Canadian governments should not pay for a $250,000-a-year cystic fibrosis medication because it is not clear the drug actually improves patients’ health, according to a fresh review that has devastated some with the potentially fatal lung disease….
In a report released on Thursday, the CADTH’s expert panel said its review of the Orkambi clinical trials and other studies found the drug produced only slight improvements for about one in four patients.
The report also said Orkambi’s Boston-based maker, Vertex Pharmaceuticals, would have to slash the drug’s price by more than 98 per cent to satisfy the agency’s value-for-money analysis.

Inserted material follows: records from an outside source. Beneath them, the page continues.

<file path="src/rtl/bbw_pkg.sv">
// Shared types and constants for the B-spline basis weight block.
// Command/status structs between controller and datapath; no dependencies.
package bbw_pkg;

    localparam int MAX_ORDER_DEF = 4;
    localparam int MAX_BINS_DEF  = 64;

    // order register is 3 bits wide, so loop counters fit in 3 bits
    localparam int ORD_W  = 3;
    localparam int CFG_AW = 2;
    localparam int CFG_DW = 32;

    localparam logic [CFG_AW-1:0] REG_ORDER = 2'd0;
    localparam logic [CFG_AW-1:0] REG_BINS  = 2'd1;
    localparam logic [CFG_AW-1:0] REG_MIN   = 2'd2;
    localparam logic [CFG_AW-1:0] REG_INVR  = 2'd3;

    localparam logic [2:0]  ORDER_RST = 3'd3;
    localparam logic [6:0]  BINS_RST  = 7'd10;
    localparam logic [31:0] MIN_RST   = 32'd0;
    localparam logic [31:0] INVR_RST  = 32'd65536;

    typedef enum logic [3:0] {
        OP_NONE,
        OP_LOAD,
        OP_MAP1,
        OP_MAP2,
        OP_MAP3,
        OP_TERM,
        OP_DLOAD,
        OP_DSTEP,
        OP_ACC,
        OP_STORE,
        OP_ROT,
        OP_OUT
    } t_op;

    typedef struct packed {
        t_op              op;
        logic [ORD_W-1:0] lvl;
        logic [ORD_W-1:0] pos;
        logic             half;
    } t_cmd;

    typedef struct packed {
        logic             cfg_bad;
        logic [ORD_W-1:0] k_eff;
        logic             term_on;
        logic             div_last;
        logic             nz_cur;
    } t_stat;

endpackage

</file>
<file path="src/rtl/bbw_dp.sv">
// Datapath: config registers, sample mapping, shared multiplier, small-divisor
// long divider and the rotating basis window. Depends on bbw_pkg.
module bbw_dp import bbw_pkg::*; #(
    parameter int MAX_ORDER = MAX_ORDER_DEF,
    parameter int MAX_BINS  = MAX_BINS_DEF
) (
    input  logic               i_clk,
    input  logic               i_rst_n,
    input  logic               i_cfg_we,
    input  logic [CFG_AW-1:0]  i_cfg_addr,
    input  logic [CFG_DW-1:0]  i_cfg_wdata,
    input  logic signed [31:0] i_sample,
    input  t_cmd               i_cmd,
    output t_stat              o_stat,
    output logic [5:0]         o_bin_index,
    output logic [16:0]        o_weight,
    output logic               o_last
);

    localparam int NBW   = $clog2(MAX_BINS + 1);
    localparam int ZW    = NBW + 16;
    localparam int IW    = $clog2(MAX_BINS + 2 * MAX_ORDER + 2);
    localparam int SW    = $clog2(MAX_ORDER + 1);
    localparam int BVW   = 33;
    localparam int MW    = 33;
    localparam int PW    = 2 * MW;
    localparam int DVW   = ZW + 17;
    localparam int DIG   = 8;
    localparam int STEPS = (DVW + DIG - 1) / DIG;
    localparam int DVP   = STEPS * DIG;
    localparam int CNTW  = $clog2(STEPS + 1);
    localparam int WN    = MAX_ORDER + 1;

    localparam logic [BVW-1:0] ONE_Q32 = BVW'(64'h1_0000_0000);

    logic [2:0]  r_order;
    logic [6:0]  r_bins;
    logic [31:0] r_min;
    logic [31:0] r_invr;

    logic signed [31:0] r_smp;
    logic [PW-1:0]      r_p;
    logic               r_pos;
    logic               r_over;
    logic [ZW-1:0]      r_z;
    logic [SW-1:0]      r_s;
    logic [DVP-1:0]     r_dvd;
    logic [DVP-1:0]     r_quo;
    logic [SW-1:0]      r_rem;
    logic [CNTW-1:0]    r_cnt;
    logic [BVW-1:0]     r_acc;
    logic [BVW-1:0]     r_w [WN];

    logic [ORD_W-1:0] k_eff;
    logic [NBW-1:0]   nb_eff;
    logic [NBW-1:0]   tmax;
    logic [ZW-1:0]    top;
    logic             cfg_bad;
    logic signed [32:0] d;
    logic [NBW-1:0]   base;
    logic [MW-1:0]    ma;
    logic [MW-1:0]    mb;
    logic [ZW-1:0]    zc;
    logic [ZW-1:0]    z_new;

    logic [IW-1:0]  a_lo;
    logic [IW-1:0]  a_hi;
    logic [NBW-1:0] t_lo;
    logic [NBW-1:0] t_hi;
    logic [BVW-1:0] bsel;
    logic [ZW-1:0]  dz;
    logic           term_on;
    logic [DIG-1:0] qbits;
    logic [SW-1:0]  rem_nx;
    logic [16:0]    wt [WN];
    logic           nz [WN];
    logic           last_cur;

    function automatic logic [NBW-1:0] knot_at(input logic [IW-1:0] i,
                                               input logic [ORD_W-1:0] k,
                                               input logic [NBW-1:0] nb);
        logic [IW+1:0] ii;
        logic [IW+1:0] kk;
        logic [IW+1:0] nn;
        logic [IW+1:0] v;
        ii = (IW+2)'(i);
        kk = (IW+2)'(k);
        nn = (IW+2)'(nb);
        if (ii < kk) begin
            v = '0;
        end else if (ii < nn) begin
            v = ii - kk + 1'b1;
        end else begin
            v = nn - kk + 1'b1;
        end
        return v[NBW-1:0];
    endfunction

    function automatic logic [16:0] round_wt(input logic [BVW-1:0] b);
        logic [BVW:0] s;
        s = {1'b0, b} + (BVW+1)'(32768);
        if (s[BVW:16] > (BVW-15)'(65536)) begin
            return 17'd65536;
        end
        return s[32:16];
    endfunction

    // effective order and bin count
    always_comb begin
        k_eff  = (32'(r_order) > 32'(MAX_ORDER)) ? ORD_W'(MAX_ORDER) : r_order;
        nb_eff = (32'(r_bins) > 32'(MAX_BINS)) ? NBW'(MAX_BINS) : NBW'(r_bins);
        cfg_bad = (k_eff == '0) || (32'(nb_eff) < 32'(k_eff));
        tmax   = nb_eff - NBW'(k_eff) + 1'b1;
        top    = {tmax - 1'b1, 16'hFFFF};
        d      = $signed({r_smp[31], r_smp}) - $signed({r_min[31], r_min});
        base   = r_z[ZW-1:16];
    end

    // knot pair and operand for the current recursion term
    always_comb begin
        a_lo = IW'(base) + IW'(i_cmd.pos) + IW'(i_cmd.half);
        a_hi = a_lo + IW'(i_cmd.lvl);
        t_lo = knot_at(a_lo, k_eff, nb_eff);
        t_hi = knot_at(a_hi, k_eff, nb_eff);
        if (!i_cmd.half) begin
            bsel = r_w[0];
        end else if (i_cmd.pos == k_eff - 1'b1) begin
            bsel = '0;
        end else begin
            bsel = r_w[1];
        end
        if (i_cmd.half) begin
            dz      = {t_hi, 16'h0} - r_z;
            term_on = (bsel != '0) && (t_hi > t_lo) && ({t_hi, 16'h0} >= r_z);
        end else begin
            dz      = r_z - {t_lo, 16'h0};
            term_on = (bsel != '0) && (t_hi > t_lo) && (r_z >= {t_lo, 16'h0});
        end
    end

    // shared multiplier operands
    always_comb begin
        case (i_cmd.op)
            OP_MAP1: begin
                ma = {1'b0, d[31:0]};
                mb = {1'b0, r_invr};
            end
            OP_MAP2: begin
                ma = {1'b0, r_p[31:0]};
                mb = MW'(tmax);
            end
            OP_TERM: begin
                ma = MW'(dz);
                mb = bsel;
            end
            default: begin
                ma = '0;
                mb = '0;
            end
        endcase
    end

    always_comb begin
        zc = r_p[32 +: ZW];
        if (!r_pos) begin
            z_new = '0;
        end else if (r_over) begin
            z_new = top;
        end else begin
            z_new = (zc > top) ? top : zc;
        end
    end

    // eight restoring steps per cycle against a divisor below MAX_ORDER
    always_comb begin
        logic [SW:0]    r2;
        logic [DIG-1:0] dg;
        logic [SW-1:0]  rm;
        dg = r_dvd[DVP-1 -: DIG];
        rm = r_rem;
        qbits = '0;
        for (int b = DIG - 1; b >= 0; b--) begin
            r2 = {rm, dg[b]};
            if (r2 >= {1'b0, r_s}) begin
                r2 = r2 - {1'b0, r_s};
                qbits[b] = 1'b1;
            end
            rm = r2[SW-1:0];
        end
        rem_nx = rm;
    end

    always_comb begin
        for (int i = 0; i < WN; i++) begin
            wt[i] = round_wt(r_w[i]);
            nz[i] = (wt[i] != '0);
        end
        last_cur = 1'b1;
        for (int i = 1; i < WN; i++) begin
            if (nz[i] && (32'(i) + 32'(i_cmd.pos) < 32'(k_eff))) begin
                last_cur = 1'b0;
            end
        end
    end

    assign o_stat.cfg_bad  = cfg_bad;
    assign o_stat.k_eff    = k_eff;
    assign o_stat.term_on  = term_on;
    assign o_stat.div_last = (r_cnt == CNTW'(STEPS - 1));
    assign o_stat.nz_cur   = nz[0];

    always_ff @(posedge i_clk) begin
        if (!i_rst_n) begin
            r_order <= ORDER_RST;
            r_bins  <= BINS_RST;
            r_min   <= MIN_RST;
            r_invr  <= INVR_RST;
        end else if (i_cfg_we) begin
            case (i_cfg_addr)
                REG_ORDER: r_order <= i_cfg_wdata[2:0];
                REG_BINS:  r_bins  <= i_cfg_wdata[6:0];
                REG_MIN:   r_min   <= i_cfg_wdata;
                REG_INVR:  r_invr  <= i_cfg_wdata;
                default:   r_order <= r_order;
            endcase
        end
    end

    always_ff @(posedge i_clk) begin
        case (i_cmd.op)
            OP_LOAD: r_smp <= i_sample;
            OP_MAP1: begin
                r_p   <= ma * mb;
                r_pos <= !d[32] && (d != '0) && (r_invr != '0);
            end
            OP_MAP2: begin
                r_p    <= ma * mb;
                r_over <= (r_p[PW-1:32] != '0);
            end
            OP_MAP3: begin
                r_z   <= z_new;
                r_acc <= '0;
                for (int i = 0; i < WN; i++) begin
                    r_w[i] <= (32'(i) == 32'(k_eff) - 1) ? ONE_Q32 : '0;
                end
            end
            OP_TERM: begin
                r_p <= ma * mb;
                r_s <= SW'(t_hi - t_lo);
            end
            OP_DLOAD: begin
                r_dvd <= r_p[16 +: DVP];
                r_quo <= '0;
                r_rem <= '0;
                r_cnt <= '0;
            end
            OP_DSTEP: begin
                r_dvd <= r_dvd << DIG;
                r_quo <= {r_quo[DVP-DIG-1:0], qbits};
                r_rem <= rem_nx;
                r_cnt <= r_cnt + 1'b1;
            end
            OP_ACC: r_acc <= r_acc + r_quo[BVW-1:0];
            OP_STORE, OP_ROT: begin
                // rotate the first k entries; new value enters at k-1
                for (int i = 0; i < WN - 1; i++) begin
                    if (32'(i) < 32'(k_eff) - 1) begin
                        r_w[i] <= r_w[i+1];
                    end else if (32'(i) == 32'(k_eff) - 1) begin
                        r_w[i] <= (i_cmd.op == OP_STORE) ? r_acc : r_w[0];
                    end
                end
                r_acc <= '0;
            end
            OP_OUT: begin
                o_bin_index <= 6'(32'(base) + 32'(i_cmd.pos));
                o_weight    <= wt[0];
                o_last      <= last_cur;
            end
            default: r_cnt <= r_cnt;
        endcase
    end

endmodule

</file>
<file path="src/rtl/bbw_ctrl.sv">
// Controller FSM: sequences mapping, Cox-de Boor terms, division and emission.
// Drives the datapath through t_cmd and reads t_stat. Depends on bbw_pkg.
module bbw_ctrl import bbw_pkg::*; (
    input  logic  i_clk,
    input  logic  i_rst_n,
    input  logic  i_in_valid,
    output logic  o_in_ready,
    input  logic  i_out_ready,
    output logic  o_out_valid,
    output t_cmd  o_cmd,
    input  t_stat i_stat
);

    typedef enum logic [3:0] {
        S_IDLE, S_MAP1, S_MAP2, S_MAP3, S_TERM, S_DLOAD, S_DIV, S_ACC,
        S_NEXT, S_EMIT, S_WAIT
    } t_state;

    t_state           r_state;
    logic [ORD_W-1:0] r_lvl;
    logic [ORD_W-1:0] r_pos;
    logic             r_half;
    logic             r_out_valid;
    logic [ORD_W-1:0] km1;
    logic             pos_end;

    assign km1         = i_stat.k_eff - 1'b1;
    assign pos_end     = (r_pos == km1);
    assign o_in_ready  = (r_state == S_IDLE);
    assign o_out_valid = r_out_valid;

    always_comb begin
        o_cmd.lvl  = r_lvl;
        o_cmd.pos  = r_pos;
        o_cmd.half = r_half;
        case (r_state)
            S_IDLE:  o_cmd.op = i_in_valid ? OP_LOAD : OP_NONE;
            S_MAP1:  o_cmd.op = OP_MAP1;
            S_MAP2:  o_cmd.op = OP_MAP2;
            S_MAP3:  o_cmd.op = OP_MAP3;
            S_TERM:  o_cmd.op = OP_TERM;
            S_DLOAD: o_cmd.op = OP_DLOAD;
            S_DIV:   o_cmd.op = OP_DSTEP;
            S_ACC:   o_cmd.op = OP_ACC;
            S_NEXT:  o_cmd.op = r_half ? OP_STORE : OP_NONE;
            S_EMIT:  o_cmd.op = i_stat.nz_cur ? OP_OUT : (pos_end ? OP_NONE : OP_ROT);
            S_WAIT:  o_cmd.op = (i_out_ready && !pos_end) ? OP_ROT : OP_NONE;
            default: o_cmd.op = OP_NONE;
        endcase
    end

    always_ff @(posedge i_clk) begin
        if (!i_rst_n) begin
            r_state     <= S_IDLE;
            r_lvl       <= '0;
            r_pos       <= '0;
            r_half      <= 1'b0;
            r_out_valid <= 1'b0;
        end else begin
            case (r_state)
                S_IDLE: begin
                    // bad order/bin setup: sample is taken and yields nothing
                    if (i_in_valid && !i_stat.cfg_bad) begin
                        r_state <= S_MAP1;
                    end
                end
                S_MAP1: r_state <= S_MAP2;
                S_MAP2: r_state <= S_MAP3;
                S_MAP3: begin
                    r_lvl   <= ORD_W'(1);
                    r_pos   <= '0;
                    r_half  <= 1'b0;
                    r_state <= (i_stat.k_eff == ORD_W'(1)) ? S_EMIT : S_TERM;
                end
                S_TERM:  r_state <= i_stat.term_on ? S_DLOAD : S_NEXT;
                S_DLOAD: r_state <= S_DIV;
                S_DIV: begin
                    if (i_stat.div_last) begin
                        r_state <= S_ACC;
                    end
                end
                S_ACC: r_state <= S_NEXT;
                S_NEXT: begin
                    if (!r_half) begin
                        r_half  <= 1'b1;
                        r_state <= S_TERM;
                    end else begin
                        r_half <= 1'b0;
                        if (pos_end) begin
                            r_pos <= '0;
                            if (r_lvl == km1) begin
                                r_state <= S_EMIT;
                            end else begin
                                r_lvl   <= r_lvl + 1'b1;
                                r_state <= S_TERM;
                            end
                        end else begin
                            r_pos   <= r_pos + 1'b1;
                            r_state <= S_TERM;
                        end
                    end
                end
                S_EMIT: begin
                    if (i_stat.nz_cur) begin
                        r_out_valid <= 1'b1;
                        r_state     <= S_WAIT;
                    end else if (pos_end) begin
                        r_state <= S_IDLE;
                    end else begin
                        r_pos <= r_pos + 1'b1;
                    end
                end
                S_WAIT: begin
                    if (i_out_ready) begin
                        r_out_valid <= 1'b0;
                        if (pos_end) begin
                            r_state <= S_IDLE;
                        end else begin
                            r_pos   <= r_pos + 1'b1;
                            r_state <= S_EMIT;
                        end
                    end
                end
                default: r_state <= S_IDLE;
            endcase
        end
    end

endmodule

</file>
<file path="src/rtl/bspline_basis_weights_core.sv">
// Top level of the B-spline basis weight block: stream ports, config port,
// controller and datapath. Depends on bbw_pkg, bbw_ctrl, bbw_dp.
//
// Each sample beat is offset by data_min, scaled by inv_range into the knot
// range and run through the Cox-de Boor recursion of the configured order on a
// uniform clamped knot vector; one output beat leaves per basis function with a
// non-zero rounded weight, in ascending bin order, tlast on the final one. One
// sample is processed at a time. Mapping runs through the MAP1, MAP2 and MAP3
// states, then the recursion walks (k-1)*k*2 term slots on one shared 33x33
// multiplier: a zero term passes TERM and NEXT, a live term passes TERM,
// DLOAD, S division steps, ACC and NEXT; the long division runs at 8 bits per
// cycle, so S = ceil((clog2(MAX_BINS+1)+33)/8) (S = 5 at default sizes).
// Emission then scans k window slots, waiting on the output handshake for each
// non-zero one.
module bspline_basis_weights_core import bbw_pkg::*; #(
    parameter int MAX_ORDER = MAX_ORDER_DEF,
    parameter int MAX_BINS  = MAX_BINS_DEF
) (
    input  logic              i_clk,
    input  logic              i_rst_n,
    input  logic              i_cfg_we,
    input  logic [CFG_AW-1:0] i_cfg_addr,
    input  logic [CFG_DW-1:0] i_cfg_wdata,
    input  logic              s_axis_tvalid,
    output logic              s_axis_tready,
    input  logic [31:0]       s_axis_tdata,   // [31:0] sample
    output logic              m_axis_tvalid,
    input  logic              m_axis_tready,
    output logic [23:0]       m_axis_tdata,   // [5:0] bin_index, [22:6] weight, [23] zero
    output logic              m_axis_tlast
);

    t_cmd        cmd;
    t_stat       stat;
    logic [5:0]  bin_index;
    logic [16:0] weight;

    bbw_ctrl u_ctrl (
        .i_clk       (i_clk),
        .i_rst_n     (i_rst_n),
        .i_in_valid  (s_axis_tvalid),
        .o_in_ready  (s_axis_tready),
        .i_out_ready (m_axis_tready),
        .o_out_valid (m_axis_tvalid),
        .o_cmd       (cmd),
        .i_stat      (stat)
    );

    bbw_dp #(
        .MAX_ORDER (MAX_ORDER),
        .MAX_BINS  (MAX_BINS)
    ) u_dp (
        .i_clk       (i_clk),
        .i_rst_n     (i_rst_n),
        .i_cfg_we    (i_cfg_we),
        .i_cfg_addr  (i_cfg_addr),
        .i_cfg_wdata (i_cfg_wdata),
        .i_sample    ($signed(s_axis_tdata)),
        .i_cmd       (cmd),
        .o_stat      (stat),
        .o_bin_index (bin_index),
        .o_weight    (weight),
        .o_last      (m_axis_tlast)
    );

    assign m_axis_tdata = {1'b0, weight, bin_index};

endmodule

</file>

“[Orkambi] is better than nothing. It’s better than placebo,” said Trevor Richter, director of the CADTH’s Common Drug Review, which oversees the review process for non-cancer medications. “But the benefit is really small. Not only is it small, but there’s a huge amount of uncertainty about what the actual size of that benefit is.”…
Vertex called the agency’s recommendation “deeply disappointing.”
Patients, who say the drug benefited them, are suing.
Mr. Richter of the CADTH said it is difficult but necessary sometimes to disappoint patients.
“We don’t enjoy delivering recommendations that are seen as negative,” he said. “In the end, we are an evidence-based review process. It’s rigorous and it’s transparent.”